In other action items, EMA Director Sheldon Hutcherson requested that the commission absorb the cost of lunch for the county-wide full-scale tornado exercise that will take place tomorrow at the school campus.
The exercise is expected to last all day, and he said Triple R Cafe of Rockford would provide sack lunches for $5 each. He said he expects 60-80 people to attend and participate in the exercise.
The commission unanimously approved absorbing the cost of lunch for participants for the tornado training exercise.
The commission and County Engineer Tad Eason also opened and reviewed annual bids for materials for the 2022 fiscal year.
After review, the commission unanimously approved bids for Gary Ingram Grading and Paving for pavement, Cemex for cement, Turner Oil for diesel fuel and gasoline, Hard Rock Hill for granite, and Hunt Refining for liquid asphalt.
The county received no bids for limestone or galvanized steel pipe, so those materials will be rebid.
Also during the meeting, County Extension Office Coordinator Sharon Haynes reported that her office is now at full capacity with employees who are there full time. She said that Auburn is covering the cost of the additional staff and that she is not requesting any additional funds for the 2022 fiscal year budget.
However, she said she is asking that a line item be added to the budget for $1,000 for the 4-H program. Currently the 4-H house in Hanover is in violation of ADA requirements because it does not have a ramp and therefore cannot qualify for grants.
She reported that there are now 120 youth in the county’s 4-H program and that they expect it to grow more.
Haynes also reminded everyone of the community gardens at the courthouse, with one fenced-in garden near the courthouse entrance and one garden on the U.S. Highway 231 side of the courthouse.
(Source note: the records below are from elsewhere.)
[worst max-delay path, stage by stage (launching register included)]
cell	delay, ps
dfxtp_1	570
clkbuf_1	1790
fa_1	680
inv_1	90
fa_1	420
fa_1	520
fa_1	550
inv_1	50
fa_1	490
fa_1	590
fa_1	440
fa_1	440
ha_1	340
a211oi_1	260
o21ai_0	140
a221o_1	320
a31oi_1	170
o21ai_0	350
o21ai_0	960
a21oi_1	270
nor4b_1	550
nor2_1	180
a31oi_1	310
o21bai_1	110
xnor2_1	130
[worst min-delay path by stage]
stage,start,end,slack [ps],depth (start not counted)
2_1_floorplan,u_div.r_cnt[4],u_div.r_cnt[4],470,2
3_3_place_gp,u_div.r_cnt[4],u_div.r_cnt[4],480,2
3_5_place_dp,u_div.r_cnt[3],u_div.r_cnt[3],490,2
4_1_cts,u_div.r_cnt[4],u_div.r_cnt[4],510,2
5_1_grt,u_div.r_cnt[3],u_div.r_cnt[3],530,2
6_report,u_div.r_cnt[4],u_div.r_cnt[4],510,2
$ cat src/rtl/bhp_store.sv
// bhp_store: element memory with one write port and two registered read ports
// depends on bhp_pkg for sizes and the request struct
module bhp_store (
    input  logic                              clk,
    input  bhp_pkg::mem_req_t                 req,
    output logic signed [bhp_pkg::VALUE_W-1:0] rdata0,
    output logic signed [bhp_pkg::VALUE_W-1:0] rdata1
);

    logic signed [bhp_pkg::VALUE_W-1:0] mem [bhp_pkg::MAX_ITEMS];

    always_ff @(posedge clk)
    begin
        if (req.we)
        begin
            mem[req.waddr] <= req.wdata;
        end
    end

    always_ff @(posedge clk)
    begin
        rdata0 <= mem[req.raddr0];
        rdata1 <= mem[req.raddr1];
    end

endmodule

$ cat src/rtl/bhp_alu.sv
// bhp_alu: the shared add/subtract unit behind every compare, sum and magnitude
// depends on bhp_pkg for the operand struct and width
module bhp_alu (
    input  bhp_pkg::alu_op_t                op,
    output logic signed [bhp_pkg::SUM_W-1:0] sum
);

    logic [bhp_pkg::SUM_W-1:0] b_eff;

    assign b_eff = op.b ^ {bhp_pkg::SUM_W{op.sub}};
    assign sum   = op.a + b_eff + {{(bhp_pkg::SUM_W-1){1'b0}}, op.sub};

endmodule
$ cat config.mk
export PLATFORM = sky130hd
export DESIGN_NAME = balanced_half_partition
export DESIGN_NICKNAME = d
export VERILOG_FILES = /design/src/rtl/bhp_pkg.sv /design/src/rtl/balanced_half_partition.sv /design/src/rtl/bhp_store.sv /design/src/rtl/bhp_alu.sv
export SDC_FILE = /design/constraint.sdc
export NUM_CORES = 2
export LEC_CHECK = 0
export BUFFER_PORTS_ARGS = -buffer_cell sky130_fd_sc_hd__buf_2
export CAP_MARGIN = 15
export CELL_PAD_IN_SITES_DETAIL_PLACEMENT = 1
export CELL_PAD_IN_SITES_GLOBAL_PLACEMENT = 2
export CORE_UTILIZATION = 42
export CTS_CLUSTER_SIZE = 20
export DETAILED_ROUTE_END_ITERATION = 10
export PLACE_DENSITY = 0.85
export RECOVER_POWER = 100
export SKIP_CTS_REPAIR_TIMING = 1
export SLEW_MARGIN = 20
export SYNTH_ARGS = -nofsm -noshare
export SYNTH_HDL_FRONTEND = slang
export SYNTH_SLANG_ARGS = --single-unit
export TNS_END_PERCENT = 30
$ cat constraint.sdc
create_clock -name clk -period 9.8 [get_ports clk]
set_clock_uncertainty 0.05 [all_clocks]
set_input_delay 1.96 -clock clk [delete_from_list [all_inputs] [get_ports clk]]
set_output_delay 1.96 -clock clk [all_outputs]
set_load 0.005 [all_outputs]
`src/hw/rtl/pids_pkg.sv`:
```
// Package for the permutation statistics block: sizes, token type, limits.
package pids_pkg;

  localparam int MAX_DEGREE = 128;
  localparam int VAL_W      = 8;
  localparam int IDX_W      = (MAX_DEGREE > 2) ? $clog2(MAX_DEGREE) : 1;
  localparam int CMP_W      = (IDX_W > VAL_W) ? IDX_W : VAL_W;
  localparam int INV_W      = 13;
  localparam int DES_W      = 7;
  localparam int MAJ_W      = 13;
  localparam int INV_SUM_W  = ((IDX_W > INV_W) ? IDX_W : INV_W) + 1;

  localparam logic [VAL_W-1:0] DEGREE_RESET = 8'd128;
  localparam logic [VAL_W-1:0] DEG_CAP =
    (MAX_DEGREE > 255) ? 8'd255 : VAL_W'(MAX_DEGREE);

  localparam logic [INV_W-1:0] INV_MAX = '1;
  localparam logic [DES_W-1:0] DES_MAX = '1;
  localparam logic [MAJ_W-1:0] MAJ_MAX = '1;

  // One entry as it travels along the cell chain.
  typedef struct packed {
    logic             vld;
    logic             last;
    logic             ok;
    logic [VAL_W-1:0] value;
    logic [VAL_W-1:0] n;
    logic [IDX_W-1:0] above;
  } pids_tok_t;

endpackage

```
`src/hw/rtl/pids_cell.sv`:
```
// One chain cell: owns the seen bit of one value and counts it for passing entries.
module pids_cell (
  input  logic                   clk_i,
  input  logic                   rst_ni,
  input  logic                   adv_i,
  input  logic [pids_pkg::IDX_W-1:0] idx_i,
  input  pids_pkg::pids_tok_t    tok_i,
  output pids_pkg::pids_tok_t    tok_o
);
  import pids_pkg::*;

  logic      seen_q, seen_d;
  pids_tok_t tok_q, tok_d;
  logic      hit;
  logic      above_hit;

  assign hit       = tok_i.vld && (CMP_W'(tok_i.value) == CMP_W'(idx_i));
  assign above_hit = tok_i.vld && seen_q
                     && (CMP_W'(idx_i) > CMP_W'(tok_i.value))
                     && (CMP_W'(idx_i) < CMP_W'(tok_i.n));

  always_comb begin
    tok_d       = tok_i;
    tok_d.ok    = tok_i.ok && !(hit && seen_q);
    tok_d.above = tok_i.above + IDX_W'(above_hit);
    seen_d      = seen_q;
    // the final entry of a permutation wipes the map behind it
    if (tok_i.vld && tok_i.last) begin
      seen_d = 1'b0;
    end else if (hit && tok_i.ok) begin
      seen_d = 1'b1;
    end
  end

  always_ff @(posedge clk_i or negedge rst_ni) begin
    if (!rst_ni) begin
      seen_q <= 1'b0;
      tok_q  <= '0;
    end else if (adv_i) begin
      seen_q <= seen_d;
      tok_q  <= tok_d;
    end
  end

  assign tok_o = tok_q;

endmodule

```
The community gardens are provided as a public service, and residents and guests alike are welcome to pick produce for free from those.
She said they would also like to have volunteers to work the community garden and that they would like to be able to have a fall garden this year. Anyone wishing to volunteer to help with the gardens can call the Extension Office at 256-377-4713.
In other business, the commission also heard from Carroll Penton and Lisa Moncrief with Retired and Senior Volunteer Program, or RSVP, operated by Montgomery Area Council on Aging, or MACOA. They explained that they are interested in growing the program in Coosa County and that they are looking for volunteers who are 55 years old and above.
Penton is the county coordinator for Coosa and Montgomery counties, while Moncrief is with Tallapoosa County, but will also be helping with Coosa County.
For more information or to volunteer with RSVP, email Penton at firstname.lastname@example.org, or call 256-377-4935.
Also during the meeting, Engineer Eason mentioned that road work on County Road 40 between County Road 18 and Alabama Highway 22 will start Monday morning and that there will be no through traffic while the work is being done.
In other business, the commission unanimously approved tabling requests for 2022 fiscal year appropriations, an amendment to the agreement with QCHC, renewal and amendment to QCHC, date for final 2022 fiscal year budget approval, long-term detention subsidy contract, and juvenile detention contract. All of those matters were tabled until the September 28 meeting.
The commission recessed from its meeting until Tuesday, September 21, at 8 a.m. for budget hearings. Following the budget hearings, the next regularly scheduled meeting will be held at 6:30 p.m. September 28 for final budget approval and other matters.